=== Section Start ===

<file path="config.mk">
export PLATFORM = sky130hd
export DESIGN_NAME = gpio_in_debounce_flat
export DESIGN_NICKNAME = d
export VERILOG_FILES = /design/src/rtl/gpio_in_debounce_if.sv /design/src/rtl/gpio_in_debounce.sv /design/src/flat_wrapper.sv
export SDC_FILE = /design/constraint.sdc
export NUM_CORES = 1
export LEC_CHECK = 0
export ABC_CLOCK_PERIOD_IN_PS = 3500
export BUFFER_PORTS_ARGS = -buffer_cell sky130_fd_sc_hd__buf_4
export CAP_MARGIN = 20
export CORE_UTILIZATION = 64
export DETAILED_ROUTE_END_ITERATION = 10
export MAX_ROUTING_LAYER = met4
export PLACE_DENSITY_LB_ADDON = 0.12
export SLEW_MARGIN = 0
export SYNTH_ARGS = -nofsm -noshare
export SYNTH_HDL_FRONTEND = slang
export SYNTH_SLANG_ARGS = --single-unit
</file>
<file path="constraint.sdc">
create_clock -name PCLK -period 3.5 [get_ports PCLK]
set_input_delay 0.525 -clock PCLK [delete_from_list [all_inputs] [get_ports PCLK]]
set_output_delay 0.525 -clock PCLK [all_outputs]
set_load 0.02 [all_outputs]
</file>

=== Section End ===

→ **Try it**:
Return exactly the lines that run from the top of the listing above to the line containing "export ABC_CLOCK_PERIOD_IN_PS = 3500", please, keeping both end lines and leaving out everything else.

→ **Result for this exercise**:
<file path="config.mk">
export PLATFORM = sky130hd
export DESIGN_NAME = gpio_in_debounce_flat
export DESIGN_NICKNAME = d
export VERILOG_FILES = /design/src/rtl/gpio_in_debounce_if.sv /design/src/rtl/gpio_in_debounce.sv /design/src/flat_wrapper.sv
export SDC_FILE = /design/constraint.sdc
export NUM_CORES = 1
export LEC_CHECK = 0
export ABC_CLOCK_PERIOD_IN_PS = 3500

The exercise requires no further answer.